This native tree is commonly known as early flowering black wattle.
Acacia leiocalyx subsp. leiocalyx is described as a "dicot" in the Leguminosae family.
In the Queensland Nature Conservation Act it is classified as Least Concern. Under the Federal Environment Protection Biodiversity Conservation Act it is not classified.
See Acacia leiocalyx subsp. herveyensis. One of the two most common wattles in the region along with Acacia disparrima subsp. disparrima, but not as long lived.
It has been recorded in the Wide Bay district in the Queensland Herbarium Census and is listed as occurring in the Fraser Coast region in Queensland Herbarium Wildlife Online.
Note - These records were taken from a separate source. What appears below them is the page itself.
==> 05-03: inputs <==
==> flow/design.v <==
`timescale 1ns / 1ps
module SelectionOfAvatar(
	input [1:0] mode,
	input [5:0] userID,
	input [1:0] candidate,  
	input CLK,
	input rst,  
	output reg [1:0] ballotBoxId,
	output reg [5:0] numberOfRegisteredVoters,
	output reg [5:0] numberOfVotesWinner,  
	output reg [1:0] WinnerId,
	output reg AlreadyRegistered,
	output reg AlreadyVoted,
	output reg NotRegistered,
	output reg VotingHasNotStarted,
	output reg RegistrationHasEnded
	);
    reg [5:0] registered [0:63];
    reg [5:0] voted [0:63];
    integer i, clock, registeredNum, votedNum;
    integer airV, fireV, waterV, earthV;
	always @(posedge CLK)
	begin
	if (rst) begin
        clock = 0;
		registeredNum = 0;
		votedNum = 0;
		airV = 0;
		fireV = 0;
		waterV = 0;
		earthV = 0;
		for(i=0; i<64; i = i+1) begin
            registered[i]=6'b000000;
            voted[i]=6'b000000;
        end
        ballotBoxId =0;
        numberOfRegisteredVoters=0;
        numberOfVotesWinner=0;
        WinnerId=0;
        AlreadyRegistered=0;
        AlreadyVoted=0;
        NotRegistered=0;
        VotingHasNotStarted=0;
        RegistrationHasEnded=0;
	end
	else begin
		clock=clock+1;
        ballotBoxId =0;
        numberOfRegisteredVoters=0;
        numberOfVotesWinner=0;
        WinnerId=0;
        AlreadyRegistered=0;
        AlreadyVoted=0;
        NotRegistered=0;
        VotingHasNotStarted=0;
        RegistrationHasEnded=0;
        if(clock<=100) begin
            ballotBoxId=userID[5:4];
            if(mode==1) begin
                VotingHasNotStarted=1;
            end
            if(mode==0) begin
                if(registered[userID]==0) begin
                    registered[userID]=1;
                    ballotBoxId=userID[5:4];
                    registeredNum=registeredNum+1;
                end
                else begin 
                    AlreadyRegistered=1;
                    ballotBoxId=userID[5:4];
                end
            end
            numberOfRegisteredVoters=registeredNum;
        end
        else if(clock<=200) begin
            ballotBoxId=userID[5:4];
            numberOfRegisteredVoters=registeredNum;
            if(mode==0) begin
                RegistrationHasEnded=1;
            end
            if(mode==1) begin
                if(registered[userID]==1) begin
                    if(voted[userID]==0)begin
                        voted[userID]=1;
                        if(candidate==0)begin
                            airV=airV+1;
                        end
                        if(candidate==1)begin
                            fireV=fireV+1;
                        end
                        if(candidate==2)begin
                            waterV=waterV+1;
                        end
                        if(candidate==3)begin
                            earthV=earthV+1;
                        end
                    end 
                    else begin
                        AlreadyVoted=1;
                    end   
                end
                else begin
                    NotRegistered=1;
                end
            end    
        end
        else if(clock>200) begin
            numberOfRegisteredVoters=registeredNum;
            numberOfVotesWinner=airV;
            WinnerId=2'b0;
            if (fireV > numberOfVotesWinner) begin
				numberOfVotesWinner = fireV;
				WinnerId = 2'b01;
			end
			if (waterV > numberOfVotesWinner) begin
				numberOfVotesWinner = waterV;
				WinnerId = 2'b10;
			end
			if (earthV> numberOfVotesWinner) begin
				numberOfVotesWinner = earthV;
				WinnerId = 2'b11;
			end
        end
	end
	end
endmodule
==> flow/run.sh <==
#!/bin/bash
# the make line also repeats each setting of config.mk as NAME=value (left out here)
make -C /OpenROAD-flow-scripts/flow DESIGN_CONFIG=/design/flow/config.mk WORK_HOME=/design/flow/orfs CLKGATE_MAP_FILE= finish
==> flow/config.mk <==
export PLATFORM = sky130hd
export DESIGN_NAME = SelectionOfAvatar
export DESIGN_NICKNAME = SelectionOfAvatar
export VERILOG_FILES = /design/flow/design.v
export SDC_FILE = /design/flow/constraint.sdc
export NUM_CORES = 4
export LEC_CHECK = 0
export CAP_MARGIN = 20
export CORE_MARGIN = 2
export CORE_UTILIZATION = 68
export CTS_CLUSTER_DIAMETER = 360
export SETUP_SLACK_MARGIN = -0.39
export SLEW_MARGIN = 20
==> flow/constraint.sdc <==
create_clock -name core_clock -period 4.77 [get_ports {CLK}]
set_input_delay 0.9540 -clock core_clock [delete_from_list [all_inputs] [get_ports {CLK}]]
set_output_delay 0.9540 -clock core_clock [all_outputs]
set_load 0.01 [all_outputs]
==> 09-19 (differences from 05-03) <==
Settings changed: ABC_AREA set to 1, CORE_UTILIZATION 68 to 66, CTS_CLUSTER_DIAMETER 360 to unset, SETUP_SLACK_MARGIN -0.39 to unset.
==> flow/constraint.sdc (replaced) <==
create_clock -name core_clock -period 4.74 [get_ports {CLK}]
set_input_delay 0.9480 -clock core_clock [delete_from_list [all_inputs] [get_ports {CLK}]]
set_output_delay 0.9480 -clock core_clock [all_outputs]
set_load 0.01 [all_outputs]
==> comparison table <==
Most frequent cell after synthesis: 05-03 sky130_fd_sc_hd__dfxtp_1; 09-19 sky130_fd_sc_hd__nand2_1
Beginning of the worst hold path: 05-03 voted[25][0]$_SDFFE_PP0P_; 09-19 registered[22][0]$_SDFFE_PP0P_
Routed wl met3: 05-03 2.84 mm; 09-19 2.70 mm
Detail Placement HPWL: 05-03 26.8 mm; 09-19 27.6 mm
Power density over the cells: 05-03 309 nW/um^2; 09-19 302 nW/um^2
Final Critical Period: 05-03 4.94 ns; 09-19 4.48 ns
Clk_buf instances: 05-03 39; 09-19 47
GRT Util Overall: 05-03 33.8%; 09-19 31.9%
Net switching fraction of the power: 05-03 22.4%; 09-19 22.0%
Number of non-clock inverters in the layout: 05-03 60; 09-19 222
Total wirelength of the detailed-routed design: 05-03 40.2 mm; 09-19 40.2 mm
Via count of the first global-routing pass: 05-03 13400; 09-19 14000
Detailed route wirelength on metal2: 05-03 18.7 mm; 09-19 18.6 mm
Count of final setup violators: 05-03 7; 09-19 0
LEAKAGE: 05-03 6.16 nW; 09-19 6.81 nW
Status: 05-03 failed layout checks; 09-19 no timing/DRC/antenna violations
Violated checks: 05-03 negative setup slack; 09-19 -
Post-synth mux share: 05-03 4.66%; 09-19 0%
Placer's final routability congestion estimate: 05-03 0.928; 09-19 0.939
Fraction of standard cell area in multi-input logic: 05-03 48.4%; 09-19 49.8%
Critical path data required time: 05-03 5.24 ns; 09-19 5.17 ns
Chip area: 05-03 23200 sq um; 09-19 25100 sq um
Power is estimated from default activity; no workload was simulated.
Reported at 78 Fraser Coast localities: Aldershot, Antigua, Aramara, Bauple, Bauple Forest, Beaver Rock, Beelbi Creek, Bidwill, Boompa, Boonooroo Plains, Booral, Brooweena, Burgowan, Burrum Heads, Burrum River, Burrum Town, Cherwell, Craignish, Doongul, Duckinwilla, Dundathu, Dundowran, Dundowran Beach, Dunmora, Eli Waters, Gigoomgan, Glenbar, Glenorchy, Glenwood, Gootchie, Granville, Great Sandy Strait, Gundiah, Howard, Island Plantation, Kanigan, Kawungan, K'gari, Magnolia, Malarga, Maryborough, Mount Urah, Mungar, Nikenbah, Owanyilla, Pacific Haven, Paterson, Pialba, Point Vernon, Poona, Prawle, River Heads, Scarness, St Mary, Sunshine Acres, Susan River, Takura, Talegalla Weir, Tandora, Teddington, Teebar, Tiaro, Tinana, Tinana South, Tinnanbar, Toogoom, Torquay, Tuan, Tuan Forest, Urangan, Urraween, Walkers Point, Walliebum, Walligan, Wondunna, Woocoo, Yengarie, Yerra.
Fraser Coast distribution based on unverified field reports.